◆ **WHAT YOU SHOULD DO**
Repeat exactly the lines from the one containing "1410 | 0.0811 |" through the last line of the records below, both included, and nothing else.

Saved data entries
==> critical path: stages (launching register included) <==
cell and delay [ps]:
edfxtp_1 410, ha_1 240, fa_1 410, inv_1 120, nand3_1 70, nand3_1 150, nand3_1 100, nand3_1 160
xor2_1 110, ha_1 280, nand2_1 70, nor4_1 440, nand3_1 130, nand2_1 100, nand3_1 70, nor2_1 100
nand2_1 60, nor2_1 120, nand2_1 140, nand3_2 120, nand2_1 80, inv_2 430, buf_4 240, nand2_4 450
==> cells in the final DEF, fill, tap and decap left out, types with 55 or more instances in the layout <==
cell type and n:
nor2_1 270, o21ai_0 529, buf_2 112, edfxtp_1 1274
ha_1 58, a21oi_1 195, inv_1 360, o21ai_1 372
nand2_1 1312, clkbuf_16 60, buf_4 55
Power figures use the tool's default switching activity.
`config.mk`:
```
export PLATFORM = sky130hd
export DESIGN_NAME = pfr_mac
export DESIGN_NICKNAME = d
export VERILOG_FILES = /design/src/sv/polyphase_fir_resampler_defines.svh /design/src/sv/pfr_pkg.sv /design/src/sv/pfr_mac.sv
export SDC_FILE = /design/constraint.sdc
export NUM_CORES = 1
export LEC_CHECK = 0
export BUFFER_PORTS_ARGS = -buffer_cell sky130_fd_sc_hd__buf_2
export CAP_MARGIN = 20
export CORE_MARGIN = 4
export CORE_UTILIZATION = 66
export DETAILED_ROUTE_END_ITERATION = 10
export GPL_TIMING_DRIVEN = 0
export PLACE_DENSITY_LB_ADDON = 0.05
export SETUP_SLACK_MARGIN = 0.5
export SYNTH_ARGS = -nofsm -noshare
export SYNTH_HDL_FRONTEND = slang
export SYNTH_SLANG_ARGS = --single-unit
```
`constraint.sdc`:
```
create_clock -name i_clk -period 8.5 [get_ports i_clk]
set_input_delay 0.425 -clock i_clk [delete_from_list [all_inputs] [get_ports i_clk]]
set_output_delay 0.425 -clock i_clk [all_outputs]
set_load 0.01 [all_outputs]
```
`src/sv/polyphase_fir_resampler_defines.svh`:
```
// assertion macros for the polyphase fir resampler
`ifndef POLYPHASE_FIR_RESAMPLER_DEFINES_SVH
`define POLYPHASE_FIR_RESAMPLER_DEFINES_SVH

// condition that holds at every clock edge out of reset
`define PFR_ASSERT_ALWAYS(label, cond, msg) \
    label: assert property (@(posedge i_clk) disable iff (!i_rst_n) (cond)) \
        else $error(msg);

// consequence that holds in the same cycle as its antecedent
`define PFR_ASSERT_IMPL(label, ante, cons, msg) \
    label: assert property (@(posedge i_clk) disable iff (!i_rst_n) (ante) |-> (cons)) \
        else $error(msg);

`endif

```
`src/sv/pfr_pkg.sv`:
```
// shared types and constants of the polyphase fir resampler
`default_nettype none

package pfr_pkg;

    // coefficient format q2.15
    localparam int COEF_WIDTH = 18;
    localparam int COEF_FRAC  = 15;

    // configuration port
    localparam int CFG_IDX_W  = 2;
    localparam int CFG_DATA_W = 8;
    localparam int FACTOR_W   = 5;
    localparam int TAPS_W     = 8;

    localparam logic [CFG_IDX_W-1:0] REG_DIRECTION = 2'd0;
    localparam logic [CFG_IDX_W-1:0] REG_FACTOR    = 2'd1;
    localparam logic [CFG_IDX_W-1:0] REG_TAP_COUNT = 2'd2;

    // reset values of the registers
    localparam logic                DIRECTION_RST = 1'b0;
    localparam logic [FACTOR_W-1:0] FACTOR_RST    = 5'd2;
    localparam logic [TAPS_W-1:0]   TAP_COUNT_RST = 8'd67;

    // direction codes
    localparam logic DIR_DECIMATE    = 1'b0;
    localparam logic DIR_INTERPOLATE = 1'b1;

    // input word kinds
    localparam logic MODE_SAMPLE = 1'b0;
    localparam logic MODE_COEF   = 1'b1;

    // control from the sequencer to the multiply-accumulate unit
    typedef struct packed {
        logic clear;
        logic valid;
    } t_mac_ctl;

endpackage

`default_nettype wire

```
`src/sv/pfr_mac.sv`:
```
// multiply-accumulate unit with rounding and saturation of the sum
`default_nettype none

module pfr_mac #(
    parameter int SAMPLE_WIDTH = 16,
    parameter int MAX_TAPS     = 128
) (
    input  wire logic                                    i_clk,
    input  wire logic                                    i_rst_n,
    input  wire pfr_pkg::t_mac_ctl                       i_ctl,
    input  wire logic signed [pfr_pkg::COEF_WIDTH-1:0]   i_coef,
    input  wire logic signed [SAMPLE_WIDTH-1:0]          i_hist,
    output logic                                         o_busy,
    output logic signed [SAMPLE_WIDTH-1:0]               o_value
);

    localparam int PROD_W = SAMPLE_WIDTH + pfr_pkg::COEF_WIDTH;
    localparam int ACC_W  = PROD_W + $clog2(MAX_TAPS);
    localparam int RND_W  = ACC_W + 1;

    localparam logic signed [RND_W-1:0] HALF =
        RND_W'(1) << (pfr_pkg::COEF_FRAC - 1);
    localparam logic signed [RND_W-1:0] SAT_HI =
        {{(RND_W - SAMPLE_WIDTH + 1){1'b0}}, {(SAMPLE_WIDTH - 1){1'b1}}};
    localparam logic signed [RND_W-1:0] SAT_LO =
        {{(RND_W - SAMPLE_WIDTH + 1){1'b1}}, {(SAMPLE_WIDTH - 1){1'b0}}};

    logic                     r_pv;
    logic signed [PROD_W-1:0] r_prod;
    logic signed [ACC_W-1:0]  r_acc;
    logic signed [RND_W-1:0]  rnd_sum;
    logic signed [RND_W-1:0]  rnd_shift;

    always_ff @(posedge i_clk) begin
        if (!i_rst_n) begin
            r_pv <= 1'b0;
        end else begin
            r_pv <= i_ctl.valid;
        end
    end

    // product stage, then accumulate
    always_ff @(posedge i_clk) begin
        if (i_ctl.valid) begin
            r_prod <= PROD_W'(i_coef) * PROD_W'(i_hist);
        end
        if (i_ctl.clear) begin
            r_acc <= '0;
        end else if (r_pv) begin
            r_acc <= r_acc + ACC_W'(r_prod);
        end
    end

    // round half up, then clamp to the sample range
    always_comb begin
        rnd_sum   = RND_W'(r_acc) + HALF;
        rnd_shift = rnd_sum >>> pfr_pkg::COEF_FRAC;
        priority if (rnd_shift > SAT_HI) begin
            o_value = SAT_HI[SAMPLE_WIDTH-1:0];
        end else if (rnd_shift < SAT_LO) begin
            o_value = SAT_LO[SAMPLE_WIDTH-1:0];
        end else begin
            o_value = rnd_shift[SAMPLE_WIDTH-1:0];
        end
    end

    assign o_busy = r_pv;

endmodule

`default_nettype wire

```
## Word level (Yosys, flattened, before mapping)

Cells that the tools add are included.

- Bits in registers: 76
- Input bits: 38
- Output and inout bits: 17
- Word-level logic and storage cells: 10

- Add/sub/neg operators: 2
- $mul: 1
- Order comparisons: 2
- Mux-type cells: 2

Operator list:

| kind | number |
|---|---|
| adder 41 x 16 -> 42 bit (second input constant) | 1 |
| adder 41 x 34 -> 41 bit | 1 |
| multiplier 18 x 16 -> 34 bit | 1 |
| two-way mux 16 bit | 2 |
| > comparator 27 x 16 -> 1 bit (second input constant) | 1 |
| less-than comparator 27 x 16 -> 1 bit (second input constant) | 1 |

## Longest topological paths before layout

Gate-level depths: netlist (run 1).

- Word-level depth: 4
- Gate-level depth with buffers: 25
- Gate-level depth less buffers: 23

## Worst setup path before layout (run 1)

OpenSTA, ideal clock, no wires.

- Kind: input to register
- Start point: in i_hist[8]
- End point: reg r_prod[31] (data pin)
- Setup time: 0.258 ns
- Data arrival time: 6.157 ns
- Required time: 8.242 ns
- Slack: 2.085 ns
- Stages on the path: 24
- Buffers on the path: 2
- Cell sequence: clkbuf_1 clkbuf_1 nand2_1 fa_1 inv_1 fa_1 inv_1 fa_1 inv_1 fa_1 fa_1 inv_1 fa_1 inv_1 ha_1 a21oi_1 o211ai_1 a311oi_2 o311ai_1 a21o_1 a211o_1 a31o_1 a21oi_2 xnor2_1

- Word-level cells in the longest chain between the ends: 1

RTL lines:

| item | line | RTL |
|---|---|---|
| start: declaration | pfr_mac.sv:12 | `input wire logic signed [SAMPLE_WIDTH-1:0] i_hist,` |
| multiplier 18 x 16 -> 34 bit | pfr_mac.sv:45 | `r_prod <= PROD_W'(i_coef) * PROD_W'(i_hist);` |
| end signal: assignment | pfr_mac.sv:45 |  |
| end: declaration | pfr_mac.sv:29 | `logic signed [PROD_W-1:0] r_prod;` |

Every way passes these cells.
A chain may end at the register's enable or synchronous reset.

## Worst setup path in the final report (run 1)

- Start point: in i_hist[9]
- End point: reg r_prod[33] (data pin)

The elaborated chain is that of the path after synthesis.

==> results of run 1 <==
[cell usage in the layout, fill, tap and decap left out, types with 14 or more instances in the layout]
master / count
nand2b_1: 17
nand3_1: 27
ha_1: 127
nand4_1: 18
o21ai_0: 44
and2_1: 146
edfxtp_1: 34
clkbuf_1: 61
xnor2_1: 57
mux2i_1: 14
a21o_1: 29
nor2b_1: 18
a21oi_1: 82
dfxtp_1: 42
xor2_1: 28
o21ai_1: 18
nor2_1: 80
fa_1: 291
inv_1: 375
nand2_1: 208
buf_2: 52
[worst max-delay path: stages]
cell      delay, ns
clkbuf_1       0.45
clkbuf_1       0.55
nand2_1        0.16
fa_1           0.56
inv_1          0.05
fa_1           0.42
fa_1           0.58
inv_1          0.06
fa_1           0.46
fa_1           0.52
fa_1           0.54
inv_1          0.04
ha_1           0.35
a21oi_1        0.28
o211ai_1       0.18
a311oi_2       0.35
o311ai_1       0.18
a21o_1         0.24
a211o_1        0.32
a31o_1         0.24
a21oi_2        0.15
xnor2_1        0.07
[kinds of logic (layout without fill, tap and decap cells)]
| logic type | after synthesis | in the layout | share of synthesized area |
|---|---|---|---|
| simple gates | 569 | 569 | 0.175 |
| buf+inv | 445 | 509 | 0.102 |
| fa+ha+maj | 418 | 418 | 0.452 |
| compound gates | 265 | 265 | 0.102 |
| xor+xnor | 85 | 85 | 0.0454 |
| flops | 76 | 76 | 0.114 |
| mux | 16 | 16 | 0.00992 |
[registers in the layout, indices dropped and copies added (netlist names)]
signal	count
r_acc	41
r_prod	34
o_busy	1
[worst max path at each step]
stage | from | end | slack [ns] | depth (start not counted)
2_1_floorplan | i_hist[8] | r_prod[31] | 2.08 | 24
3_3_place_gp | i_hist[9] | r_prod[33] | 1.17 | 22
3_5_place_dp | i_hist[9] | r_prod[31] | 1.09 | 22
4_1_cts | i_hist[9] | r_prod[31] | 1.45 | 22
5_1_grt | i_hist[9] | r_prod[31] | 1.10 | 22
6_report | i_hist[9] | r_prod[33] | 1.39 | 22
[metrics by stage]
| stage | cells | hold slack [ns] | utilization | instance area, um2 | worst slack [ns] |
|---|---|---|---|---|---|
| after floorplan | 1874 | 0.459 | - | 16400 | 2.08 |
| after global placement | 2246 | 0.468 | 0.699 | 17000 | 1.17 |
| after detailed placement | 2246 | 0.476 | 0.699 | 17000 | 1.09 |
| after CTS | 2262 | 0.290 | 0.711 | 17300 | 1.45 |
| after global routing | 2262 | 0.284 | 0.711 | 17300 | 1.10 |
| final | 2262 | 0.295 | 0.711 | 17300 | 1.39 |
[area by class of cell]
class / count / area, um2
flip-flops and latches: 76 / 1860
fillers: 1990 / 7060
multi-input cells: 1353 / 12900
well taps: 324 / 405
clock inverters: 7 / 63.8
inverters: 376 / 1410
clock buffers: 9 / 225
repair buffers: 48 / 240
plain buffers: 69 / 265
[layer usage]
metal  vias up  GRT usage  part of all wire
li1       6012          -                 -
met1      6256      0.403              0.41
met2       502      0.502              0.47
met3       107     0.0527             0.083
met4         0      0.110             0.039
met5         -          0                 0
==> reports/results.tsv, run 1 <==
stage	metric	value	unit
route	Avg WL per Cell	18.0	um
floorplan	core outline area	24400	um2
global_routing	vias in the first global route	13400	
synth	Mapped Avg Cell Area	8.75	um2
synth	Distinct cells, synth	69	
min_path	hold path start	i_rst_n	
clocking	TritonCTS clock tree	done	
floorplan	Chip Width	166	um
clocking	Skew-Pair Late Insertion Delay	0.35	ns
min_path	Worst Hold Depth	2	
synth	Warnings, synthesis	0	
worst_setup_path	r2r setup slk	5.23	ns
floorplan	Die Y	166	um
synth	top cells by count, synth	inv_1 (375), fa_1 (291), nand2_1 (208)	
synth	EDFF count, synth	34	
sta	Final Slew Violations	0	
global_routing	first-pass GRT wire length	67300	um
worst_setup_path	Setup crit end kind	flip-flop	
sta	Max-slew headroom	0.416	
layout	Syn-to-layout area delta	5.70	%
route	final WL	40600	um
clocking	Clock Tree Root	clkbuf_16	
floorplan	I/O pin count	55	
worst_setup_path	Arr. time, crit path	7.19	ns
clocking	Num Clock Sinks	76	
synth	Mapped Nets	2330	
synth	Post-Syn Area	16400	um2
worst_setup_path	CP startpoint kind	primary input	
floorplan	row count	57	
synth	flops & latches, synth	76	
status	status	complete, no violations	
clocking	Post-CTS Resized	0	
route	Via density	5.69	
route	1st-iter DRT viols	881	
route	DR pass1 iterations	5	
worst_setup_path	CP Class	primary input to flip-flop	
clocking	H-tree depth	3	
clocking	Hold Buf Count CTS	0	
flow_run	# Max-Cap Violations	0	
worst_setup_path	reg2reg path depth	10	
route	# DRC	0	
global_routing	GRT Total Usage	0.302	
placement	input/output buffers	48	
placement	hpwl dp	34300	um
synth	top cell type's share of synthesized area	0.355	
global_routing	grt total ovfl	0	
sta	final cycle utilization of the critical path	0.836	
worst_setup_path	worst reg2reg path startpoint	r_prod[6]	
synth	sequential element share of the synthesized area	0.114	
synth	Synth Instances	1874	
clocking	Post-CTS Setup Bufs	0	
layout	share of layout cells above drive strength 1	0.0433	
floorplan	Initial Utilization	0.672	
synth	Synth area leaders	fa_1 (36%), ha_1 (9.7%), inv_1 (8.6%)	
sta	setup violators final	0	
route	Final ANT Viol Nets	0	
global_routing	largest net degree at the start of global routing	36	
route	routed via count	12900	
synth	count leader, synth	inv_1	
sta	Worst Max-Slew Pin Slew	0.875	ns
sta	Final Skew	0.0152	ns
min_path	Hold Path End	o_busy	
layout	Final #Nets	2389	
clocking	Clock transition at path regs	0.06	ns
floorplan	die area	27400	um2
worst_setup_path	critical path fanouts, max	10	
sta	clock period minus worst slack	7.11	ns
global_routing	initial antenna violation count	0	
sta	RSZ-0062 raised after global routing	false	
sta	Sum Neg Setup Slack	0	ns
layout	diode count	0	
min_path	Hold Crit Class	primary input to flip-flop	
sta	Final Hold Fails	0	
sta	fmax	0.141	GHz
clocking	clock tree buffer depth	2	
worst_setup_path	reg2reg end	r_acc[39]	
synth	dominant synthesized flop cell	dfxtp_1	
synth	largest area contributor in the netlist	fa_1	
placement	Final GP Congestion	0.976	
synth	FFs w/ async S/R, synth	0	
clocking	TritonCTS buffer count	9	
worst_setup_path	required time worst endpoint	8.58	ns
Power of run 1 is not shown: default switching activity piles up to over one toggle a cycle in this logic, so the estimate is an artifact.
==> run 2, diff against run 1 <==
==> constraint.sdc (replaced) <==
create_clock -name i_clk -period 7.2 [get_ports i_clk]
set_input_delay 0.36 -clock i_clk [delete_from_list [all_inputs] [get_ports i_clk]]
set_output_delay 0.36 -clock i_clk [all_outputs]
set_load 0.01 [all_outputs]
==> reports/results.tsv, run 2 (synthesis gave the netlist of run 1 again) <==
stage	metric	value	unit	change
route	Via density	5.69		about the same
floorplan	die area	27400	um2	unchanged
placement	post-place setup slack	-0.145	ns	was 1.09 ns
floorplan	Die Y	166	um	unchanged
route	# DRC	0		unchanged
worst_setup_path	cells along the critical path	buf_2, clkbuf_1, nand2_1, fa_1, fa_1, fa_1, fa_1, fa_1, fa_1, inv_1, ha_1, a21oi_2, o211ai_1, a311oi_2, buf_4, o311ai_2, a21o_1, a211o_1, a31o_1, a21oi_2, xnor2_1		was clkbuf_1, clkbuf_1, nand2_1, fa_1, inv_1, fa_1, fa_1, inv_1, fa_1, fa_1, fa_1, inv_1, ha_1, a21oi_1, o211ai_1, a311oi_2, o311ai_1, a21o_1, a211o_1, a31o_1, a21oi_2, xnor2_1
clocking	TritonCTS clock tree	done		unchanged
route	Avg WL per Cell	18.0	um	about the same
worst_setup_path	required time worst endpoint	7.28	ns	was 8.58 ns
worst_setup_path	CP startpoint kind	primary input		unchanged
worst_setup_path	worst reg2reg path startpoint	r_prod[6]		unchanged
sta	RSZ-0062 raised after global routing	false		unchanged
worst_setup_path	Slowest-stage cell, CP	fa_1		unchanged
placement	hpwl dp	34300	um	unchanged
sta	Final Hold Fails	0		unchanged
placement	placed cells	2246		unchanged
placement	input/output buffers	48		unchanged
min_path	Hold Path End	o_busy		unchanged
sta	Final WS setup	0.701	ns	was 1.39 ns
sta	setup violators final	0		unchanged
worst_setup_path	CP Class	primary input to flip-flop		unchanged
sta	fmax	0.154	GHz	
layout	Biggest register	r_acc		unchanged
min_path	hold path start	i_rst_n		unchanged
clocking	Hold Buf Count CTS	0		unchanged
layout	share of layout cells above drive strength 1	0.0640		was 0.0433
layout	Filler cells	1982		was 1990
layout	diode count	0		unchanged
sta	Worst Max-Slew Pin Slew	0.868	ns	was 0.875 ns
worst_setup_path	Setup crit end kind	flip-flop		unchanged
flow_run	# Max-Cap Violations	0		unchanged
global_routing	initial antenna violation count	0		unchanged
layout	commonest cells after routing, fill and taps aside	inv_1 (374), fa_1 (291), nand2_1 (208), and2_1 (146), ha_1 (127)		was inv_1 (375), fa_1 (291), nand2_1 (208), and2_1 (146), ha_1 (127)
sta	Final Slew Violations	0		unchanged
placement	Final GP Congestion	0.976		unchanged
global_routing	grt total ovfl	0		unchanged
clocking	Clock Tree Root	clkbuf_16		unchanged
floorplan	row count	57		unchanged
worst_setup_path	reg2reg path depth	10		unchanged
global_routing	GRT Total Usage	0.302		about the same
route	Final ANT Viol Nets	0		unchanged
clocking	TritonCTS buffer count	9		unchanged
layout	Final #Nets	2390		was 2389
layout	Syn-to-layout area delta	6.17	%	was 5.70%
global_routing	largest net degree at the start of global routing	36		unchanged
floorplan	Initial Utilization	0.672		unchanged
route	routed via count	12900		about the same
floorplan	core outline area	24400	um2	unchanged
sta	clock period minus worst slack	6.50	ns	
worst_setup_path	CP dominant cell by count	fa_1		unchanged
clocking	Clock transition at path regs	0.06	ns	about the same
global_routing	vias in the first global route	13400		about the same
route	1st-iter DRT viols	993		was 881
clocking	Num Clock Sinks	76		unchanged
floorplan	I/O pin count	55		unchanged
clocking	H-tree depth	3		unchanged
min_path	Worst Hold Depth	2		unchanged
sta	Max-slew headroom	0.421		was 0.416
worst_setup_path	Crit path max-delay family	adder cells		unchanged
worst_setup_path	Arr. time, crit path	6.58	ns	was 7.19 ns
status	status	complete, no violations		unchanged
clocking	Skew-Pair Late Insertion Delay	0.35	ns	about the same
worst_setup_path	r2r setup slk	3.91	ns	was 5.23 ns
layout	max FFs per register	41		unchanged
worst_setup_path	Worst Path Buf+Inv	4		was 5
min_path	Hold Crit Class	primary input to flip-flop		unchanged
layout	commonest non-fill, non-tap cell in the layout	inv_1		unchanged
global_routing	first-pass GRT wire length	67400	um	was 67300 um
route	final WL	40700	um	was 40600 um
layout	Final Non-Filler Cells	2263		was 2262
sta	Final Skew	0.0151	ns	was 0.0152 ns
worst_setup_path	CP max stage delay	0.57	ns	was 0.58 ns
sta	final cycle utilization of the critical path	0.903		
worst_setup_path	reg2reg end	r_acc[39]		unchanged
worst_setup_path	critical path fanouts, max	10		unchanged
route	DR pass1 iterations	6		was 5
floorplan	Chip Width	166	um	unchanged
clocking	clock tree buffer depth	2		unchanged
[run 2: cell types whose count changed in the layout (fill, tap and decap cells not counted), moves of 3 or more]
cell	delta
buf_2	+7
clkbuf_2	+24
clkbuf_4	+3
clkbuf_1	-35
buf_4	+3
[run 2: worst register-to-register path: cells and delay by family, from the launching register on]
kind                     cells  cell delay [ns]
AO/OA/AOI/OAI                6             1.74
flip-flops                   1             0.42
AND/OR/NAND/NOR              2             0.39
adder cells (fa/ha/maj)      1             0.38
multiplexers                 1             0.23
[run 2: final cells by class]
| cell class | instances | area (um2) | area share |
|---|---|---|---|
| multi-input combinational | 1353 | 12900 | 0.739 |
| sequential | 76 | 1860 | 0.107 |
| inverter | 376 | 1410 | 0.0811 |
| tap | 324 | 405 | 0.0233 |
| buffer | 69 | 323 | 0.0185 |
| timing repair buffer | 49 | 248 | 0.0142 |
| clock buffer | 9 | 225 | 0.0129 |
| clock inverter | 7 | 63.8 | 0.00367 |
[run 2: stage by stage]
stage	instance area (um2)	util	hold slack [ns]	setup TNS, ns
after CTS	17300	0.711	0.225	0
after detailed placement	17000	0.699	0.476	-0.287
after global routing	17400	0.714	0.219	0
after global placement	17000	0.699	0.468	-0.111
final	17400	0.714	0.236	0
after floorplan	16400	-	0.459	0
[run 2: worst max path at each step]
| stage | from | to | slack [ns] | cells after the start |
|---|---|---|---|---|
| 2_1_floorplan | i_hist[8] | r_prod[31] | 0.85 | 24 |
| 3_3_place_gp | i_hist[9] | r_prod[33] | -0.06 | 22 |
| 3_5_place_dp | i_hist[9] | r_prod[31] | -0.14 | 22 |
| 4_1_cts | i_coef[10] | r_prod[31] | 0.51 | 22 |
| 5_1_grt | i_hist[7] | r_prod[31] | 0.49 | 25 |
| 6_report | i_hist[13] | r_prod[33] | 0.70 | 21 |
[run 2: repair_timing]
action	4_1_cts	5_1_grt
endpoints found under the setup margin	2	7
pin swaps	0	2
setup buffers	0	1
resized for setup	11	71
[run 2: per-layer routing]
layer / part of all wire / routed length [um] / track usage
met1: 0.41 / 16700 / 0.404
met4: 0.037 / 1490 / 0.109
met5: 0 / 0 / 0
met2: 0.47 / 19000 / 0.503
met3: 0.086 / 3510 / 0.0517
Power of run 2 is left out for the same reason.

◆ **OUTPUT FOR THIS EXERCISE**
| inverter | 376 | 1410 | 0.0811 |
| tap | 324 | 405 | 0.0233 |
| buffer | 69 | 323 | 0.0185 |
| timing repair buffer | 49 | 248 | 0.0142 |
| clock buffer | 9 | 225 | 0.0129 |
| clock inverter | 7 | 63.8 | 0.00367 |
[run 2: stage by stage]
stage	instance area (um2)	util	hold slack [ns]	setup TNS, ns
after CTS	17300	0.711	0.225	0
after detailed placement	17000	0.699	0.476	-0.287
after global routing	17400	0.714	0.219	0
after global placement	17000	0.699	0.468	-0.111
final	17400	0.714	0.236	0
after floorplan	16400	-	0.459	0
[run 2: worst max path at each step]
| stage | from | to | slack [ns] | cells after the start |
|---|---|---|---|---|
| 2_1_floorplan | i_hist[8] | r_prod[31] | 0.85 | 24 |
| 3_3_place_gp | i_hist[9] | r_prod[33] | -0.06 | 22 |
| 3_5_place_dp | i_hist[9] | r_prod[31] | -0.14 | 22 |
| 4_1_cts | i_coef[10] | r_prod[31] | 0.51 | 22 |
| 5_1_grt | i_hist[7] | r_prod[31] | 0.49 | 25 |
| 6_report | i_hist[13] | r_prod[33] | 0.70 | 21 |
[run 2: repair_timing]
action	4_1_cts	5_1_grt
endpoints found under the setup margin	2	7
pin swaps	0	2
setup buffers	0	1
resized for setup	11	71
[run 2: per-layer routing]
layer / part of all wire / routed length [um] / track usage
met1: 0.41 / 16700 / 0.404
met4: 0.037 / 1490 / 0.109
met5: 0 / 0 / 0
met2: 0.47 / 19000 / 0.503
met3: 0.086 / 3510 / 0.0517
Power of run 2 is left out for the same reason.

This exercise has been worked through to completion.